The first array, named inputs, holds the numeric input values. These values typically come directly from some normalized data source such as a text file. The NeuralNetwork constructor instantiates inputs as:

this.inputs = new double[numInput];

Array ihWeights (input-to-hidden weights) is a virtual two-dimensional array implemented as an array of arrays. The first index indicates the input neuron and the second index indicates the hidden neuron. The array is instantiated by the constructor as:

this.ihWeights = Helpers.MakeMatrix(numInput, numHidden);

Here, Helpers is a utility class of static methods that help simplify the neural network class:

public static double[][] MakeMatrix(int rows, int cols)
  double[][] result = new double[rows][];
  for (int i = 0; i < rows; ++i)
    result[i] = new double[cols];
  return result;

Array ihSums is a scratch array that’s used to hold an intermediate calculation in the ComputeOutputs method. The array holds values that will become the local inputs for the hidden neurons and is instantiated as:

this.ihSums = new double[numHidden];

Array ihBiases holds the bias values for the hidden neurons. Neural network weight values are constants that are applied by multiplying them with a local input value. Bias values are added to an intermediate sum to produce a local output value, which becomes the local input to the next layer. Array ihBiases is instantiated as:

this.ihBiases = new double[numHidden];

Array ihOutputs holds the values that are emitted from the hidden-layer neurons (which become the inputs to the output layer).

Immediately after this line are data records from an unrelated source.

==> config.mk <==
export PLATFORM = sky130hd
export DESIGN_NAME = tmra_timer
export DESIGN_NICKNAME = d
export VERILOG_FILES = /design/src/verilog/tmra_pkg.sv /design/src/verilog/tmra_prescale.sv /design/src/verilog/tmra_timer.sv
export SDC_FILE = /design/constraint.sdc
export NUM_CORES = 1
export LEC_CHECK = 0
export ABC_AREA = 0
export CORE_MARGIN = 1
export CORE_UTILIZATION = 40
export DETAILED_ROUTE_END_ITERATION = 8
export DONT_BUFFER_PORTS = 1
export REMOVE_ABC_BUFFERS = 1
export SLEW_MARGIN = 20
export SYNTH_ARGS = -nofsm -noshare
export SYNTH_HDL_FRONTEND = slang
export SYNTH_SLANG_ARGS = --single-unit
export TNS_END_PERCENT = 5
==> constraint.sdc <==
create_clock -name CLK -period 4.7 [get_ports CLK]
set_input_delay 0.235 -clock CLK [delete_from_list [all_inputs] [get_ports CLK]]
set_output_delay 0.235 -clock CLK [all_outputs]
set_load 0.05 [all_outputs]
==> src/verilog/tmra_pkg.sv <==
`default_nettype none
package tmra_pkg;

  // ****************************************************************
  // Widths
  // ****************************************************************
  localparam int TMRA_ADDR_W = 12;
  localparam int TMRA_DATA_W = 32;
  localparam int TMRA_DIV_W  = 4;
  localparam int TMRA_PRE_W  = 12;

  typedef logic [7:0] tmra_byte_t;

  // ****************************************************************
  // Register indices (byte address is four times the index)
  // ****************************************************************
  localparam logic [9:0] TMRA_IDX_CTRL  = 10'h0E2;
  localparam logic [9:0] TMRA_IDX_DIV   = 10'h0E3;
  localparam logic [9:0] TMRA_IDX_ISTAT = 10'h0E4;
  localparam logic [9:0] TMRA_IDX_IMASK = 10'h0E5;
  localparam logic [9:0] TMRA_IDX_COUNT = 10'h0E6;
  localparam logic [9:0] TMRA_IDX_CAPT  = 10'h0E7;

  // ****************************************************************
  // Field positions
  // ****************************************************************
  localparam int TMRA_DIV_SRC_BIT = 7;
  localparam int TMRA_EV_OVF      = 0;
  localparam int TMRA_EV_MATCH    = 1;

  // ****************************************************************
  // Reset values and limits
  // ****************************************************************
  localparam tmra_byte_t       TMRA_CTRL_RST = 8'h00;
  localparam tmra_byte_t       TMRA_DIV_RST  = 8'h00;
  localparam logic [1:0]       TMRA_EV_RST   = 2'h0;
  localparam tmra_byte_t       TMRA_CNT_MAX  = 8'hFF;
  localparam logic [3:0]       TMRA_DIV_MAX  = 4'hC;

  // ****************************************************************
  // Modes and control layout
  // ****************************************************************
  typedef enum logic [1:0] {
    MODE_INTERVAL,
    MODE_CAP_RISE,
    MODE_CAP_FALL,
    MODE_PWM
  } tmra_mode_t;

  typedef struct packed {
    tmra_mode_t mode;
    logic       clr;
    logic       run;
    logic       match_ie;
    logic       ovf_ie;
    logic       match_pend;
    logic       ovf_pend;
  } tmra_ctrl_t;

endpackage
`default_nettype wire

==> src/verilog/tmra_prescale.sv <==
`timescale 1ns/10ps
`default_nettype none
module tmra_prescale #(
  parameter int PRE_W = tmra_pkg::TMRA_PRE_W
) (
  input  wire logic       clk,
  input  wire logic       nrst,
  input  wire logic       src_tick,
  input  wire logic [3:0] div_exp,
  output logic            out_tick
);
  import tmra_pkg::*;

  logic [PRE_W-1:0] pre_reg;
  logic [3:0]       exp_lim;
  logic [PRE_W-1:0] pre_mask;

  // Invalid exponents above the limit are held at the limit
  assign exp_lim  = (div_exp > TMRA_DIV_MAX) ? TMRA_DIV_MAX : div_exp;
  assign pre_mask = PRE_W'((PRE_W+1)'(1) << exp_lim) - PRE_W'(1);
  assign out_tick = src_tick && ((pre_reg & pre_mask) == pre_mask);

  always_ff @(posedge clk) begin
    if (!nrst) begin
      pre_reg <= '0;
    end else if (src_tick) begin
      pre_reg <= pre_reg + PRE_W'(1);
    end
  end

endmodule
`default_nettype wire

==> src/verilog/tmra_timer.sv <==
// Overview of operation
// - Counter runs while the run bit is one; run bit resets to zero.
// - Overflow sets its pending flag; writing zero clears it; reads show it.
// - Clock select zero feeds the prescaler from the internal clock.
// - Clock select one takes count clock from the external pin.
`timescale 1ns/10ps
`default_nettype none
module tmra_timer (
  // Clock and reset
  input  wire logic                            CLK,
  input  wire logic                            NRST,
  // APB slave
  input  wire logic                            PSEL,
  input  wire logic                            PENABLE,
  input  wire logic                            PWRITE,
  input  wire logic [tmra_pkg::TMRA_ADDR_W-1:0] PADDR,
  input  wire logic [tmra_pkg::TMRA_DATA_W-1:0] PWDATA,
  output logic      [tmra_pkg::TMRA_DATA_W-1:0] PRDATA,
  output logic                                 PREADY,
  output logic                                 PSLVERR,
  // Compare value from the datapath
  input  wire tmra_pkg::tmra_byte_t            MATCH_VALUE,
  // Pins
  input  wire logic                            EXTERNAL_COUNT_CLOCK_PIN,
  input  wire logic                            CAPTURE_PIN,
  output logic                                 INTERVAL_TOGGLE_OUTPUT,
  // Interrupt
  output logic                                 IRQ
);
  import tmra_pkg::*;

  // ****************************************************************
  // Registers
  // ****************************************************************
  tmra_ctrl_t   ctrl_reg;
  tmra_byte_t   div_reg;
  logic [1:0]   istat_reg;
  logic [1:0]   imask_reg;
  tmra_byte_t   cnt_reg;
  tmra_byte_t   cnt_next;
  tmra_byte_t   capt_reg;
  logic         out_reg;
  logic [31:0]  prdata_reg;
  logic [2:0]   ext_sync;
  logic [2:0]   cap_sync;

  // ****************************************************************
  // Bus decode
  // ****************************************************************
  wire [9:0] idx     = PADDR[TMRA_ADDR_W-1:2];
  wire       aligned = (PADDR[1:0] == 2'h0);
  wire       hit_ctrl  = aligned && (idx == TMRA_IDX_CTRL);
  wire       hit_div   = aligned && (idx == TMRA_IDX_DIV);
  wire       hit_istat = aligned && (idx == TMRA_IDX_ISTAT);
  wire       hit_imask = aligned && (idx == TMRA_IDX_IMASK);
  wire       hit_count = aligned && (idx == TMRA_IDX_COUNT);
  wire       hit_capt  = aligned && (idx == TMRA_IDX_CAPT);
  wire       hit_any   = hit_ctrl | hit_div | hit_istat | hit_imask
                       | hit_count | hit_capt;
  wire       access    = PSEL && PENABLE;
  wire       setup     = PSEL && !PENABLE;
  wire       wr_en     = access && PWRITE && hit_any;
  wire       wr_ctrl   = wr_en && hit_ctrl;
  wire       wr_div    = wr_en && hit_div;
  wire       wr_istat  = wr_en && hit_istat;
  wire       wr_imask  = wr_en && hit_imask;
  wire [7:0] wbyte     = PWDATA[7:0];

  // Read data is latched in the setup phase so the access phase
  // can complete with no wait state
  wire [7:0] rd_byte =
      hit_ctrl  ? 8'(ctrl_reg) :
      hit_div   ? (div_reg & 8'h8F) :
      hit_istat ? {6'h00, istat_reg} :
      hit_imask ? {6'h00, imask_reg} :
      hit_count ? cnt_reg :
      hit_capt  ? capt_reg : 8'h00;

  assign PREADY  = 1'b1;
  assign PSLVERR = access && !hit_any;
  assign PRDATA  = prdata_reg;

  always_ff @(posedge CLK) begin
    if (!NRST) begin
      prdata_reg <= 32'h0000_0000;
    end else if (setup) begin
      prdata_reg <= {24'h00_0000, rd_byte};
    end
  end

  // ****************************************************************
  // Pin synchronisers
  // ****************************************************************
  always_ff @(posedge CLK) begin
    if (!NRST) begin
      ext_sync <= 3'h0;
      cap_sync <= 3'h0;
    end else begin
      ext_sync <= {ext_sync[1:0], EXTERNAL_COUNT_CLOCK_PIN};
      cap_sync <= {cap_sync[1:0], CAPTURE_PIN};
    end
  end

  wire ext_rise = ext_sync[1] && !ext_sync[2];
  wire cap_rise = cap_sync[1] && !cap_sync[2];
  wire cap_fall = !cap_sync[1] && cap_sync[2];

  // ****************************************************************
  // Clock source and prescaler
  // ****************************************************************
  wire       ext_sel  = div_reg[TMRA_DIV_SRC_BIT];
  // External counting is limited to half the system clock rate
  wire       src_tick = ext_sel ? ext_rise : 1'b1;
  wire       cnt_tick;

  tmra_prescale #(
    .PRE_W (TMRA_PRE_W)
  ) u_pre (
    .clk      (CLK),
    .nrst     (NRST),
    .src_tick (src_tick),
    .div_exp  (div_reg[TMRA_DIV_W-1:0]),
    .out_tick (cnt_tick)
  );

  // ****************************************************************
  // Counter and mode logic
  // ****************************************************************
  wire clr_req   = wr_ctrl && wbyte[5];
  wire run       = ctrl_reg.run;
  wire is_cap    = (ctrl_reg.mode == MODE_CAP_RISE)
                || (ctrl_reg.mode == MODE_CAP_FALL);
  wire step      = run && cnt_tick && !clr_req;
  wire at_match  = (cnt_reg == MATCH_VALUE);
  wire intv_hit  = step && (ctrl_reg.mode == MODE_INTERVAL) && at_match;
  wire ovf_evt   = step && !intv_hit && (cnt_reg == TMRA_CNT_MAX);
  wire cap_edge  = (ctrl_reg.mode == MODE_CAP_RISE) ? cap_rise : cap_fall;
  wire cap_evt   = run && is_cap && cap_edge;
  wire match_evt = step && !is_cap && at_match;
  wire mc_evt    = match_evt || cap_evt;

  always_comb begin
    cnt_next = cnt_reg;
    if (clr_req) begin
      cnt_next = 8'h00;
    end else if (intv_hit) begin
      cnt_next = 8'h00;
    end else if (step) begin
      cnt_next = cnt_reg + 8'h01;
    end
  end

  always_ff @(posedge CLK) begin
    if (!NRST) begin
      cnt_reg  <= 8'h00;
      capt_reg <= 8'h00;
    end else begin
      cnt_reg <= cnt_next;
      if (cap_evt) begin
        capt_reg <= cnt_reg;
      end
    end
  end

  // Interval toggles at each match; PWM is high below the match value
  always_ff @(posedge CLK) begin
    if (!NRST) begin
      out_reg <= 1'b0;
    end else begin
      unique case (ctrl_reg.mode)
        MODE_INTERVAL: begin
          if (intv_hit) begin
            out_reg <= !out_reg;
          end
        end
        MODE_PWM: begin
          out_reg <= (cnt_next < MATCH_VALUE);
        end
        MODE_CAP_RISE, MODE_CAP_FALL: begin
          out_reg <= 1'b0;
        end
      endcase
    end
  end

  assign INTERVAL_TOGGLE_OUTPUT = out_reg;

  // ****************************************************************
  // Control register
  // ****************************************************************
  // Pending flags: a set in the same cycle beats a software clear
  always_ff @(posedge CLK) begin
    if (!NRST) begin
      ctrl_reg <= tmra_ctrl_t'(TMRA_CTRL_RST);
    end else begin
      if (wr_ctrl) begin
        ctrl_reg.mode     <= tmra_mode_t'(wbyte[7:6]);
        ctrl_reg.run      <= wbyte[4];
        ctrl_reg.match_ie <= wbyte[3];
        ctrl_reg.ovf_ie   <= wbyte[2];
      end
      ctrl_reg.clr <= 1'b0;
      ctrl_reg.ovf_pend <= ovf_evt
          || (ctrl_reg.ovf_pend && !(wr_ctrl && !wbyte[0]));
      ctrl_reg.match_pend <= mc_evt
          || (ctrl_reg.match_pend && !(wr_ctrl && !wbyte[1]));
    end
  end

  always_ff @(posedge CLK) begin
    if (!NRST) begin
      div_reg <= TMRA_DIV_RST;
    end else if (wr_div) begin
      div_reg <= wbyte & 8'h8F;
    end
  end

  // ****************************************************************
  // Interrupt status and mask
  // ****************************************************************
  wire [1:0] ev_vec  = {mc_evt, ovf_evt};
  wire [1:0] ie_vec  = {ctrl_reg.match_ie, ctrl_reg.ovf_ie};
  wire [1:0] w1c_vec = wr_istat ? wbyte[1:0] : 2'h0;

  always_ff @(posedge CLK) begin
    if (!NRST) begin
      istat_reg <= TMRA_EV_RST;
      imask_reg <= TMRA_EV_RST;
    end else begin
      istat_reg <= ev_vec | (istat_reg & ~w1c_vec);
      if (wr_imask) begin
        imask_reg <= wbyte[1:0];
      end
    end
  end

  // Enable bits gate the interrupt too, so either layer can silence it
  assign IRQ = |(istat_reg & imask_reg & ie_vec);
endmodule
`default_nettype wire
==> results.json, run 1 <==
{
  "clockBufferDepth": 2,
  "route.vias.total": 2805,
  "netlist.area_leader.share": 0.332,
  "unrepaired_setup_endpoints_after_global_routing": "no",
  "ys_warn_count": 0,
  "whs_ns": 0.0271,
  "compound_cell_area_share_of_the_yosys_netlist": 0.108,
  "fraction_of_layout_cells_with_a_size_suffix_above_1": 0.101,
  "global_route_layer_with_the_greatest_usage": "met2",
  "synth_mux_area_frac": 0.0900,
  "cts-buffers-inserted": 9,
  "worstHoldPathType": "in -> reg",
  "fillers": 875,
  "slew_viol_final": 0,
  "remaining_drc_errors": 0,
  "ffs_latches_synth": 59,
  "clock_sinks": 59,
  "finalHoldViolCount": 0,
  "ant_nets": 0,
  "cts_tree": "built",
  "synthArstFlopShare": 0,
  "htreeDepth": 3,
  "die_area_mm2": 0.00927,
  "die-height_um": 96.3,
  "power.ir.vdd_worst_mv": 0.167,
  "worst-path-max-fanout": 14,
  "start_util": 0.410,
  "drt_first_iter_violations": 105,
  "grt_usage": 0.172,
  "power.density_cell_area_mw_per_mm2": 275,
  "syn_area_mm2": 0.00356,
  "synth_ff_type": "dfxtp_1",
  "routed_wire_length_per_instance_um": 14.5,
  "cts-resized-gates": 0,
  "postRouteWirelength_mm": 7.63,
  "port_buffers": 0,
  "synthesized_area_fraction_occupied_by_xor_and_xnor_cells": 0.0566,
  "grt_first_pass_wirelength_mm": 12.0,
  "timing.final.crit_share": 0.905,
  "timing.critical_path.arrival_ns": 4.50,
  "cts.clk_slew.worst_paths_ns": 0.07,
  "clock-skew-final_ns": 0.00624,
  "overflow": 0,
  "synth_unique_cells": 58,
  "grt_pass1_vias": 2537,
  "mean_instance_size_in_the_synthesized_netlist_um2": 8.43,
  "final.setup.tns_ns": 0,
  "num_rows": 34,
  "largest_register_ff_count": 12,
  "antenna_found_initial": 0,
  "grt_util_met3": 0.0419,
  "setup.worst_path.start_class": "register",
  "coreArea_mm2": 0.00868,
  "cts_post_setup_buffers_inserted": 0,
  "synth_simple_gate_area_frac": 0.256,
  "synth-edff-count": 0,
  "insertedDiodeCount": 0,
  "global_route.usage.met2": 0.262,
  "most_area_hungry_cell_type_in_the_yosys_netlist": "dfxtp_1",
  "first_pass_iters": 4,
  "post_synth_main_area_contributors": "dfxtp_1 (33%), mux2i_1 (6.5%), buf_4 (5.3%)",
  "grt_start_max_net_pins": 46,
  "use_met1": 0.231,
  "required_ns": 4.95,
  "hpwlAfterDp_mm": 5.62,
  "number_of_maximum_capacitance_constraint_violations": 0,
  "i_o_pins": 95,
  "synth_sequential_area_ratio": 0.332,
  "post_synth_fa_ha_maj_area_fraction": 0.0492,
  "critPathCaptureType": "register",
  "synthesis.instances": 422,
  "synth_top_family_by_area": "simple AND/OR/NAND/NOR gates",
  "timing.setup.critical_path_class": "reg -> reg",
  "post_synth_most_frequent_cells": "dfxtp_1 (59), nor2_1 (46), nand2_1 (36), buf_4 (25), mux2i_1 (23)",
  "nNetsFinal": 485,
  "via_density": 5.34,
  "final.min_clock_period_ns": 4.25,
  "floorplan.die.width_um": 96.3,
  "measured_slew_at_the_worst_slew_check_pin_ns": 0.833,
  "cts_hold_fix_bufs": 0,
  "clock_insertion_delay_worst_skew_ns": 0.33,
  "clk_root_buffer_cell": "clkbuf_8",
  "synthMostInstantiatedCell": "dfxtp_1",
  "setup_viol": 0,
  "finalWeightedCongestion": 0.814,
  "worst_relative_slew_slack": 0.444,
  "area_delta_synth_final_pct": 2.67,
  "outcome": "completed",
  "leakagePower_nw": 1.36,
  "timing.fmax_ghz": 0.235
}
[worst paths after layout]
check,to,cells past startpoint,slack (ns),startpoint
setup / recovery,INTERVAL_TOGGLE_OUTPUT,15,0.45,div_reg[2]
hold / removal,cap_sync[0],1,0.03,NRST
hold reg to reg,ext_sync[1],1,0.43,ext_sync[0]
setup reg to reg,INTERVAL_TOGGLE_OUTPUT,15,0.45,div_reg[2]
[through the flow]
| stage | instances | util | power, mW | worst slack [ns] | cell area [um^2] |
|---|---|---|---|---|---|
| 2_1_floorplan | 399 | - | 0.597 | 0.800 | 3330 |
| 3_3_place_gp | 509 | 0.401 | 0.604 | 0.576 | 3480 |
| 3_5_place_dp | 509 | 0.401 | 0.605 | 0.442 | 3480 |
| 4_1_cts | 525 | 0.421 | 1.01 | 0.436 | 3650 |
| 5_1_grt | 525 | 0.421 | 1.05 | 0.199 | 3650 |
| 6_report | 525 | 0.421 | 1.00 | 0.448 | 3650 |
[cell families (layout without fill, tap and decap cells)]
| kind of cell | count (synthesis) | in the layout |
|---|---|---|
| DFF | 59 | 59 |
| adders and majority gates | 14 | 14 |
| muxes | 28 | 28 |
| buffers and inverters | 62 | 34 |
| AOI/OAI and AO/OA | 62 | 62 |
| and+or+nand+nor | 172 | 172 |
| xor gates and xnor gates | 23 | 23 |
| other | 2 | 25 |
[worst max-delay path, cell delays in order, from the launching register on]
cell and delay [ns]:
dfxtp_1 0.46, or4_4 0.56, ha_1 0.30, o21ai_0 0.09
a211oi_2 0.18, nand4_2 0.16, nor4_4 0.41, nand4_2 0.19
or4_1 0.46, a21oi_1 0.23, ha_1 0.28, nor2b_1 0.13
o21ai_0 0.14, nand3b_1 0.13, or3_1 0.36, o22ai_1 0.11
[layout make-up]
class                   instances  area (um^2)  area share
multi-input cells             324         2090       0.572
flip-flops and latches         59         1180       0.323
clock buffers                  14          163      0.0445
well taps                     108          135      0.0370
inverters                      16         60.1      0.0164
repair buffers                  2         15.0     0.00411
clock inverters                 2         10.0     0.00274
[metal layers]
metal	vias to the layer above	wire length (um)
met3	10	381
met2	75	3510
met4	0	122
li1	1401	-
met5	-	0
met1	1319	3620
[placed cells by master, fill, tap and decap left out, drive strengths merged, types with 3 or more instances in the layout]
cell	Yosys	routed
a21oi	24	24
nor2b	3	3
o211ai	5	5
dfxtp	59	59
clkbuf	16	14
conb	2	25
ha	14	14
nand3	23	23
and2	8	8
and3	9	9
or3	5	5
nor2	46	46
nand2	37	37
a31oi	3	3
or4	4	4
nand4b	3	3
o21ai	16	16
nand2b	5	5
mux2i	23	23
nor4	4	4
xor2	11	11
o2111ai	3	3
xnor2	12	12
mux4	3	3
nand4	10	10
nor3	5	5
inv	16	16
[power by group]
group	switching [mW]	internal [mW]
clock	0.191	0.219
combinational	0.0648	0.0158
sequential	0.00797	0.505
total	0.264	0.740
(Power assumes the default switching activity.)
==> run 2: changes to the inputs <==
Settings changed: ABC_AREA 0 to 1.
==> results.json, run 2 <==
{
  "final.setup.worst_slack_ns": 1.66,
  "reg2reg_start": "div_reg[3]",
  "remaining_drc_errors": 0,
  "finalWeightedCongestion": 0.858,
  "cts-buffers-inserted": 9,
  "cts.clk_slew.worst_paths_ns": 0.07,
  "grt_pass1_vias": 2933,
  "cts_tree": "built",
  "clk_root_buffer_cell": "clkbuf_8",
  "critical_path.reg2reg.endpoint": "INTERVAL_TOGGLE_OUTPUT",
  "ys_warn_count": 0,
  "power_mw": 1.05,
  "worst_relative_slew_slack": 0.392,
  "syn_area_mm2": 0.00364,
  "critPathCaptureType": "register",
  "netlist.area_leader.share": 0.325,
  "whs_ns": 0.0211,
  "unrepaired_setup_endpoints_after_global_routing": "no",
  "i_o_pins": 95,
  "power_frac_clock": 0.429,
  "comb_power_share": 0.082,
  "drt_first_iter_violations": 91,
  "clock_insertion_delay_worst_skew_ns": 0.34,
  "synth_unique_cells": 41,
  "most_area_hungry_cell_type_in_the_yosys_netlist": "dfxtp_1",
  "ffs_latches_synth": 59,
  "antenna_found_initial": 1,
  "grt_start_max_net_pins": 30,
  "clock-skew-final_ns": 0.00302,
  "hpwlAfterDp_mm": 6.18,
  "via_density": 4.93,
  "required_ns": 4.98,
  "p_seq_frac": 0.489,
  "insertedDiodeCount": 0,
  "htreeDepth": 3,
  "slew_viol_final": 0,
  "synth-edff-count": 0,
  "number_of_maximum_capacitance_constraint_violations": 0,
  "synth_ff_type": "dfxtp_1",
  "power.density_cell_area_mw_per_mm2": 274,
  "area_delta_synth_final_pct": 5.78,
  "nNetsFinal": 597,
  "power_report.internal_total_mw": 0.770,
  "routed_wire_length_per_instance_um": 12.9,
  "coreArea_mm2": 0.00876,
  "r2r.worst_path.cells": 21,
  "path_cells": "nor2_4 -> nand3_1 -> ha_1 -> inv_1 -> nand2_1 -> nand2_1 -> nand3_1 -> nand2_1 -> nand3_4 -> nor2_8 -> nand3_4 -> nor2_4 -> nand2_2 -> a21oi_2 -> o21a_2 -> ha_1 -> nand4_1 -> nand2_1 -> a31oi_1 -> nand2_1 -> a21oi_2",
  "worst-path-max-fanout": 8,
  "mostFrequentLayoutCells": "nand2_1 (93), inv_1 (86), dfxtp_1 (59)",
  "port_buffers": 0,
  "first_pass_iters": 4,
  "switching_share": 0.268,
  "overflow": 0,
  "synth_sequential_area_ratio": 0.325,
  "power.ir.vdd_worst_mv": 0.108,
  "route.vias.total": 3143,
  "final_common_cell": "nand2_1",
  "largest_register_ff_count": 12,
  "timing.final.crit_share": 0.647,
  "power.net_switching_mw": 0.282,
  "holdPathEnd": "u_pre.pre_reg[2]",
  "leakagePower_nw": 1.68,
  "outcome": "completed",
  "fraction_of_layout_cells_with_a_size_suffix_above_1": 0.0945,
  "post_synth_most_frequent_cells": "nand2_1 (93), inv_1 (86), dfxtp_1 (59), nor2_1 (42), a21oi_1 (41)",
  "num_rows": 34,
  "die_area_mm2": 0.00948,
  "cts-resized-gates": 0,
  "measured_slew_at_the_worst_slew_check_pin_ns": 0.910,
  "critical_path.max_stage_delay_ns": 0.42,
  "die-height_um": 97.3,
  "post_synth_main_area_contributors": "dfxtp_1 (32%), nand2_1 (9.6%), inv_1 (8.9%)",
  "synthArstFlopShare": 0,
  "mean_instance_size_in_the_synthesized_netlist_um2": 6.95,
  "final.setup.tns_ns": 0,
  "r2r_setup_slack_ns": 1.66,
  "start_util": 0.415,
  "cts_post_setup_buffers_inserted": 0,
  "grt_first_pass_wirelength_mm": 14.0,
  "postRouteWirelength_mm": 8.22,
  "timing.fmax_ghz": 0.329,
  "min_from": "NRST",
  "setup.worst_path.start_class": "register",
  "grt_usage": 0.187,
  "synthMostInstantiatedCell": "nand2_1",
  "clockBufferDepth": 2,
  "ant_nets": 0,
  "critical-path-slowest-cell": "dfxtp_1",
  "final.min_clock_period_ns": 3.04,
  "clock_sinks": 59,
  "cell_type_with_the_highest_occurrence_count_on_the_critical_path": "nand2_1",
  "floorplan.die.width_um": 97.3,
  "pre_cts_ws_ns": 1.65,
  "worstHoldPathCells": 2,
  "worstHoldPathType": "in -> reg",
  "setup_viol": 0,
  "timing.critical_path.arrival_ns": 3.32,
  "finalHoldViolCount": 0,
  "timing.setup.critical_path_class": "reg -> reg",
  "synthesis.instances": 523
}
## run 2: cell types whose count changed after synthesis, sizes merged, moves of 6 or more
cell and change:
o21ai +14, a21oi +20, nand3 +10, xnor2 -7, nor3 +9, xor2 -6
inv +77, mux2i -23, nand2 +63, nand4 -6, and3 -9, and2 -8
clkbuf -8, a211oi +8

The next four arrays in the NeuralNetwork class hold values related to the hidden-to-output layer:

private double[][] hoWeights;
private double[] hoSums;
private double[] hoBiases;
private double[] outputs;

These four arrays are instantiated in the constructor as:

this.hoWeights = Helpers.MakeMatrix(numHidden, numOutput);
this.hoSums = new double[numOutput];
this.hoBiases = new double[numOutput];
this.outputs = new double[numOutput];

The neural network class has six arrays that are directly related to the back-propagation algorithm. The first two arrays hold values called the gradients for the output- and hidden-layer neurons. A gradient is a value that indirectly describes how far off, and in what direction (positive or negative), local outputs are relative to the target outputs. Gradient values are used to compute delta values, which are added to current weight and bias values to produce new, better weights and biases. There’s one gradient value for each hidden-layer neuron and each output-layer neuron. The arrays are declared as:

private double[] oGrads; // Output gradients
private double[] hGrads; // Hidden gradients

The arrays are instantiated in the constructor as:

this.oGrads = new double[numOutput];
this.hGrads = new double[numHidden];

The final four arrays in class NeuralNetwork hold the deltas (not gradients) from the previous iteration of the training loop. These previous deltas are required if you use the momentum mechanism to prevent back-propagation non-convergence. I consider momentum essential, but if you decide not to implement momentum you can omit these arrays. They are declared as:

private double[][] ihPrevWeightsDelta;  // For momentum
private double[] ihPrevBiasesDelta;
private double[][] hoPrevWeightsDelta;
private double[] hoPrevBiasesDelta;

These arrays are instantiated as:

ihPrevWeightsDelta = Helpers.MakeMatrix(numInput, numHidden);
ihPrevBiasesDelta = new double[numHidden];
hoPrevWeightsDelta = Helpers.MakeMatrix(numHidden, numOutput);
hoPrevBiasesDelta = new double[numOutput];

Computing Outputs

Each iteration in the training loop shown in Figure 1 has two parts. In the first part, outputs are computed using the current primary inputs, weights and biases. In the second part, back-propagation is used to modify the weights and biases. The diagram in Figure 3 illustrates both parts of the training process.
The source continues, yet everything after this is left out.